Collection entries:
* * * * * * *

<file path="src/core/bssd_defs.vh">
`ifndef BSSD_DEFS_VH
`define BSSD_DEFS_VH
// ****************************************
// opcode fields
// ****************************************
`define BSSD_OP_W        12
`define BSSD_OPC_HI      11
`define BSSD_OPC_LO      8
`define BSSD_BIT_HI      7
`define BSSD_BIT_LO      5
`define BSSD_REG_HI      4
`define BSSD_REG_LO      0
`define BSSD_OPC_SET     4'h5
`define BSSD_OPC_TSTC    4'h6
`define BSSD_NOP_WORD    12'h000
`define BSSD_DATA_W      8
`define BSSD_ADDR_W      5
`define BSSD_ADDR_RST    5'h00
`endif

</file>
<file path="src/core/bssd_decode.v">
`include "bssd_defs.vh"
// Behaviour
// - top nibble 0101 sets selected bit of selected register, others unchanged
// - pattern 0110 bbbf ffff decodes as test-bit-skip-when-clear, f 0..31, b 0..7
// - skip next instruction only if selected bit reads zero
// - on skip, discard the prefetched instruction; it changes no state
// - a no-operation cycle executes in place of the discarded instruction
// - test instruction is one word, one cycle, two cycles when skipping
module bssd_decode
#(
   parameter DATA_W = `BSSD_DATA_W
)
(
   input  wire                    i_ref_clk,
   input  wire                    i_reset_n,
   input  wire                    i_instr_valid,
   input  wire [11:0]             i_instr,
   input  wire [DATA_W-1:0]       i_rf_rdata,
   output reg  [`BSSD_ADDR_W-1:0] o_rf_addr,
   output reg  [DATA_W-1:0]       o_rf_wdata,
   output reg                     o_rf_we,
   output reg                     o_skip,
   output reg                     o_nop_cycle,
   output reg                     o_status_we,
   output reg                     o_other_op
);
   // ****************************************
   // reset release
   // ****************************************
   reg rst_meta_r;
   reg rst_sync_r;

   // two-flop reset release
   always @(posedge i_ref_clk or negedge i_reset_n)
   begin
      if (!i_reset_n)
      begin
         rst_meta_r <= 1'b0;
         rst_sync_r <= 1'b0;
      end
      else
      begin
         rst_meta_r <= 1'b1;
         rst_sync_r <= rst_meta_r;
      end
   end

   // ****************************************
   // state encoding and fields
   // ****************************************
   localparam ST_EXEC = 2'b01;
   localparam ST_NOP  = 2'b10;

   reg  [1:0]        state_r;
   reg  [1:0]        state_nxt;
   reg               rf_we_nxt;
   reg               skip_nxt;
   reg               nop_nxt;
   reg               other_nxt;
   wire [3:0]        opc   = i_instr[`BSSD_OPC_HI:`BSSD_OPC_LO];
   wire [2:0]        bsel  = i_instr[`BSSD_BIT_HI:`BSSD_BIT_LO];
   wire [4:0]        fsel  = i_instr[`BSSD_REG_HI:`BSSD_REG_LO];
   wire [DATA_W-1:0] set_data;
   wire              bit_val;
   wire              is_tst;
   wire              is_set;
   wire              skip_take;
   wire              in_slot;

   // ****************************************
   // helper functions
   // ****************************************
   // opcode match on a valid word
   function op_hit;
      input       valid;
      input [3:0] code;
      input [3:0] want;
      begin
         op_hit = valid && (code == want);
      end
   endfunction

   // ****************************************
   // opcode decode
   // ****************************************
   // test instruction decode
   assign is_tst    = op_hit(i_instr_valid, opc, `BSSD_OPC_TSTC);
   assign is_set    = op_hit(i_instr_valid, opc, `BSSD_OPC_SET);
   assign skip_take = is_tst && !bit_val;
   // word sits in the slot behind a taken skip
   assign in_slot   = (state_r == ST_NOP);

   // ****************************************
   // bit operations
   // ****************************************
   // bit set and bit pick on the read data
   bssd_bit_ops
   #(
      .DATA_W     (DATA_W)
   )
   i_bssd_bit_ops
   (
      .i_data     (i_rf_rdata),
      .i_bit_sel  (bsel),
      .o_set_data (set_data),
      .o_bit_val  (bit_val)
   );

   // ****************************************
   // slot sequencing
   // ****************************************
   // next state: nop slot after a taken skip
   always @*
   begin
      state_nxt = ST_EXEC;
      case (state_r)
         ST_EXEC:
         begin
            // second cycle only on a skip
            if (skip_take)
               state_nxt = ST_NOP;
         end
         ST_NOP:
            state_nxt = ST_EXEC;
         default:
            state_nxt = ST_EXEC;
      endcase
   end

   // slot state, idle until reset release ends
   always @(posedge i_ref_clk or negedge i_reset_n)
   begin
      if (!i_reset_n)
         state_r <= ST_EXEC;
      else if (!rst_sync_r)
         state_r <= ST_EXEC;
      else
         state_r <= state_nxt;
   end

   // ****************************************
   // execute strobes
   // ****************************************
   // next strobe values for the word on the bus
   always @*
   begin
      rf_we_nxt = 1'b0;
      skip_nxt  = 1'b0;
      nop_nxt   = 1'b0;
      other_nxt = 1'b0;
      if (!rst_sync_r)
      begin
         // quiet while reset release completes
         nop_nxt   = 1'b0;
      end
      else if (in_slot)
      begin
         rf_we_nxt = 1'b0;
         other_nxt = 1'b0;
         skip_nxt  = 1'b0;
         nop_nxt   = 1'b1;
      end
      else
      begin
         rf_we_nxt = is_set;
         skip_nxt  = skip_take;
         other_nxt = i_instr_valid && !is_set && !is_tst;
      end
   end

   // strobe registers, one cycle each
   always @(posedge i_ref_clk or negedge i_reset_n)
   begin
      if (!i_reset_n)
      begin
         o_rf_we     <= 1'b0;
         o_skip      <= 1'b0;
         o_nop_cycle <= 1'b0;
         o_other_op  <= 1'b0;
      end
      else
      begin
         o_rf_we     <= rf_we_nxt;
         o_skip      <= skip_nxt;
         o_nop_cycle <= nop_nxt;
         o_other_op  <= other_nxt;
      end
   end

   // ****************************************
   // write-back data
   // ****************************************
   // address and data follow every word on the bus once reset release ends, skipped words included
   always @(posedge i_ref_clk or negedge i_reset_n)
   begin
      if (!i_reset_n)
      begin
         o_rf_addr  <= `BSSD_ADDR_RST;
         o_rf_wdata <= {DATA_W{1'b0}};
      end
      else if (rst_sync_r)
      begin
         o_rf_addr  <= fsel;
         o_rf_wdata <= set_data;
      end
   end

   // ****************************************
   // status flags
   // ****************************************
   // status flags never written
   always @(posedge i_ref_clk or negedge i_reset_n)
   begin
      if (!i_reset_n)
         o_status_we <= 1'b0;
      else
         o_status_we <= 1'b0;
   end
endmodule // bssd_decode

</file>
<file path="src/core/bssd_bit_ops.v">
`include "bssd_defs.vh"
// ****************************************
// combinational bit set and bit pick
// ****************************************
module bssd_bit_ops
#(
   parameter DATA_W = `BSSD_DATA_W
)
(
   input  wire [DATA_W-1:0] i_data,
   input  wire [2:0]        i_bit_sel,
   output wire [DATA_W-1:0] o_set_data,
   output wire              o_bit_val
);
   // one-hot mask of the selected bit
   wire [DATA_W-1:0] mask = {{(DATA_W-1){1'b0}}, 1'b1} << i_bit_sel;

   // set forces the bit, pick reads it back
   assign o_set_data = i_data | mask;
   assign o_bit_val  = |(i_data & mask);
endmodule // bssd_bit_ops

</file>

* * * * * * *

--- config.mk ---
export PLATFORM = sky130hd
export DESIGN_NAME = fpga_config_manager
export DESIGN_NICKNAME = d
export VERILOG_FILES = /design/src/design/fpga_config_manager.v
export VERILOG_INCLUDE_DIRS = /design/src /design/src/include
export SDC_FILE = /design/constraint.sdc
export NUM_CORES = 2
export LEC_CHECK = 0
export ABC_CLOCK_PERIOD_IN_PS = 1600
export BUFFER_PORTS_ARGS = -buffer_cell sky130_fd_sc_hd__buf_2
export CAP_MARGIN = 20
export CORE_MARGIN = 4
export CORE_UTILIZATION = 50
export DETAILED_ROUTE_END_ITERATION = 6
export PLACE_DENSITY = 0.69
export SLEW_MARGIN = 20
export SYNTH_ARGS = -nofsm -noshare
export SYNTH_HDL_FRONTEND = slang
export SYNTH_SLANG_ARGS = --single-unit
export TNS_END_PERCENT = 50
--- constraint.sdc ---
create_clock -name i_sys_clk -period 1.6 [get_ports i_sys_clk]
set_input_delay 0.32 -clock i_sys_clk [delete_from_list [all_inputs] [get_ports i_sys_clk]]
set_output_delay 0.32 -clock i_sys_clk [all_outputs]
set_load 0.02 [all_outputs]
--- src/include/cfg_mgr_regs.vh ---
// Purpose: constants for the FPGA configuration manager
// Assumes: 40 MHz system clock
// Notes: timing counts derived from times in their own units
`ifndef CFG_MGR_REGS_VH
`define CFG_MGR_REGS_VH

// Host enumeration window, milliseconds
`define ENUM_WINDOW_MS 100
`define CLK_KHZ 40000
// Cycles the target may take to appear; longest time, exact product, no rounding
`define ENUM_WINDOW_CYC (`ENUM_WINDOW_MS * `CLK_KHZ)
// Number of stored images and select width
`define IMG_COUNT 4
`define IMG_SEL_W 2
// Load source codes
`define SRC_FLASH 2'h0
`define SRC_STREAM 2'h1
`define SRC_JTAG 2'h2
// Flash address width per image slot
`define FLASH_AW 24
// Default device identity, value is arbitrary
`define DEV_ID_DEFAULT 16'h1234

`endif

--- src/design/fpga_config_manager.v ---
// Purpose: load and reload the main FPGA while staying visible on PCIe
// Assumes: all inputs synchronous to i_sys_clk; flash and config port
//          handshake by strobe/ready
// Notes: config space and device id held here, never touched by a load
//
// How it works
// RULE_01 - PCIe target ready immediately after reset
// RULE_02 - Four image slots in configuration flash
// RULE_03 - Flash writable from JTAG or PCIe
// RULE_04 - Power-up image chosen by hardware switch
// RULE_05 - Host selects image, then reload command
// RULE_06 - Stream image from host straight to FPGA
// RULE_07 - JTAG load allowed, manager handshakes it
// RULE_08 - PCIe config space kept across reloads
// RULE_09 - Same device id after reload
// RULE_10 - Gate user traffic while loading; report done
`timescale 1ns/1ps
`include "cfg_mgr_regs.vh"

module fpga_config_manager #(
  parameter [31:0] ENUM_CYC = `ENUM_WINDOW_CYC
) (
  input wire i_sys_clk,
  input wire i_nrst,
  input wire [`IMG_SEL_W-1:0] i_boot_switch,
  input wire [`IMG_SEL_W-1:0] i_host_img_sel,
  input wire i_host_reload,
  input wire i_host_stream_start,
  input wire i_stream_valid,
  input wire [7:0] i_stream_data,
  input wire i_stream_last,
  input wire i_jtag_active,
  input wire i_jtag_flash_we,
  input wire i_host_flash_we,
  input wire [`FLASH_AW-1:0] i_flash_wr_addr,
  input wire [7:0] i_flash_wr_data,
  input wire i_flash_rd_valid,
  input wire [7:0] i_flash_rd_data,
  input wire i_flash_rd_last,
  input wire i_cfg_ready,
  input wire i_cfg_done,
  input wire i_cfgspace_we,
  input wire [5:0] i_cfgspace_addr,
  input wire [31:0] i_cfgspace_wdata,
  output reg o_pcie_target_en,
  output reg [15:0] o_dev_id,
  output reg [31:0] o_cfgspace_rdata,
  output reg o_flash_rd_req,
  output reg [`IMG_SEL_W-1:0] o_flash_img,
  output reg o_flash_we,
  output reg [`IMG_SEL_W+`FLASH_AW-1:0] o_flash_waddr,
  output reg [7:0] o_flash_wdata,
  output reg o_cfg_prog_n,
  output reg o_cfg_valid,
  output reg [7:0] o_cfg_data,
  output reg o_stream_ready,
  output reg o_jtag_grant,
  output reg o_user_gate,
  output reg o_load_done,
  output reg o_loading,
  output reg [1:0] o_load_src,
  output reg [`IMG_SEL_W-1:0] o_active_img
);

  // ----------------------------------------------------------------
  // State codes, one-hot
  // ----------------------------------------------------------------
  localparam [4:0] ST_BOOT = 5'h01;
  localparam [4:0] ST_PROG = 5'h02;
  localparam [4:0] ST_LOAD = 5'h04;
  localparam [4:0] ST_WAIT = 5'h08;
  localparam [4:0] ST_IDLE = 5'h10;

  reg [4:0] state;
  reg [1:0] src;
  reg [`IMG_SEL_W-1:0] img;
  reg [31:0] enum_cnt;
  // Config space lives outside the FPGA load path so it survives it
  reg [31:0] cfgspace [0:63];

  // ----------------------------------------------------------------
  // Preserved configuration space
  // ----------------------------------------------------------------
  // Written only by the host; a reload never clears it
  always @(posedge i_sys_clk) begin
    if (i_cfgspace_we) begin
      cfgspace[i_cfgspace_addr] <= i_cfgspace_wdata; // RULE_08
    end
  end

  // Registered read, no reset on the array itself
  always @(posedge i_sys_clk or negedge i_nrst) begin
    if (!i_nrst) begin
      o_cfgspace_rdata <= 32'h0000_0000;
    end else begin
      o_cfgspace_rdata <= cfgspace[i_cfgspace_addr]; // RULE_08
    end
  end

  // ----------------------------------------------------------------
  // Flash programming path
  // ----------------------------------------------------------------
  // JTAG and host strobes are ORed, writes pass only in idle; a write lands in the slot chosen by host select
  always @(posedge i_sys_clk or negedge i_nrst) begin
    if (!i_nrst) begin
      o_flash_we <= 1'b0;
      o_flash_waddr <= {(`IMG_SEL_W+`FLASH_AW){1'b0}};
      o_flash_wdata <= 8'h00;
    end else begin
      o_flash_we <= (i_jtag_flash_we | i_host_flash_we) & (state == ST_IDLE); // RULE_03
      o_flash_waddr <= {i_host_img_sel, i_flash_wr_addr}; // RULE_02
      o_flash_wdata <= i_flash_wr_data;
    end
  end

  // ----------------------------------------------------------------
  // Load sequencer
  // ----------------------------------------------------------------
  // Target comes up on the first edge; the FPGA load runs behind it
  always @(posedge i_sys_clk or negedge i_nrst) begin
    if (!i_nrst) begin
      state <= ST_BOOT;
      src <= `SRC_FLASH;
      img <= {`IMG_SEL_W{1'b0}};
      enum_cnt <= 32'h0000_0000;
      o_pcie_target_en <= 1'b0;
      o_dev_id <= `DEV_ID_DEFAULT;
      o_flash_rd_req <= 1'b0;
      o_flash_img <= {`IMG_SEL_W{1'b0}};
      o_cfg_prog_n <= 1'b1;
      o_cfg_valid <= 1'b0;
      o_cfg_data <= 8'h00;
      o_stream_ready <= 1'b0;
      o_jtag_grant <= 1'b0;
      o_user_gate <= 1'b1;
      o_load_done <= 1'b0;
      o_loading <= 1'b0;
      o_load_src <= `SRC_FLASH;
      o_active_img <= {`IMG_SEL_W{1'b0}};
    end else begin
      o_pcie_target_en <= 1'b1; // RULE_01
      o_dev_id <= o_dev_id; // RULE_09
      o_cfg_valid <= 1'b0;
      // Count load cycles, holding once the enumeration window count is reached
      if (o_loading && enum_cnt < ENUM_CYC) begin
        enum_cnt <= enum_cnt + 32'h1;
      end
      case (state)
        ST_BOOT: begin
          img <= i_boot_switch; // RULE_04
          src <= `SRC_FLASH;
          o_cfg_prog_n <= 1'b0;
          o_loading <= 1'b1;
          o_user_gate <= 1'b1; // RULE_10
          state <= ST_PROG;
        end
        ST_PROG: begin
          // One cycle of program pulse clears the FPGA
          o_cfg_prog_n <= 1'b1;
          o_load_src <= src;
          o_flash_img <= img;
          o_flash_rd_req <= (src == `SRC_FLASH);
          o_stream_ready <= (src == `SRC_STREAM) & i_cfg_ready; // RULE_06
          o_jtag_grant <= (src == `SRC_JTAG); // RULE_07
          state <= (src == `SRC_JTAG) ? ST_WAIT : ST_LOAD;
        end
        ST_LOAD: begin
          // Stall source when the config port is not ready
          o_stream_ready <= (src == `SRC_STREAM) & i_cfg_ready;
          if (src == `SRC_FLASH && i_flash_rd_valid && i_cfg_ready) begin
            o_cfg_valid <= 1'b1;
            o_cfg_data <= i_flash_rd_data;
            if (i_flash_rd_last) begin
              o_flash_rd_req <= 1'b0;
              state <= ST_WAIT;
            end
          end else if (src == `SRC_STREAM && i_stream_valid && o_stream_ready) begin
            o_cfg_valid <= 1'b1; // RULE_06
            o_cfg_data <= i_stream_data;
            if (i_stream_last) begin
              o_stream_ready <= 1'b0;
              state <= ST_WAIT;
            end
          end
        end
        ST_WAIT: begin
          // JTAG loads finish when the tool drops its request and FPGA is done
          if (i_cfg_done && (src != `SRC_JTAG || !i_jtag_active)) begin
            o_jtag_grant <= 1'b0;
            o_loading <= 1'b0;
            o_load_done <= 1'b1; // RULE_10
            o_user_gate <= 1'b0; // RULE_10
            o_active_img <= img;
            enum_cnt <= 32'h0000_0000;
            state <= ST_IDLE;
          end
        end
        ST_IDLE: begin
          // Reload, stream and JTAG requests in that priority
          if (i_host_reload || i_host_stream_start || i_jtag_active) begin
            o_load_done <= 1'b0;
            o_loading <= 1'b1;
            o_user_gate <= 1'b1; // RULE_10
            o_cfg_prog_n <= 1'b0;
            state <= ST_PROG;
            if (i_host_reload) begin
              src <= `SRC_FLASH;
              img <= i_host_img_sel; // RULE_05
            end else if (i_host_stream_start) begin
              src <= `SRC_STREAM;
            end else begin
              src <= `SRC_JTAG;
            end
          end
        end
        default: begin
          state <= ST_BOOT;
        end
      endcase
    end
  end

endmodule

* * * * * * *

Find the count of lines in the data above where the word "fsel" occurs, and write down only that count.

2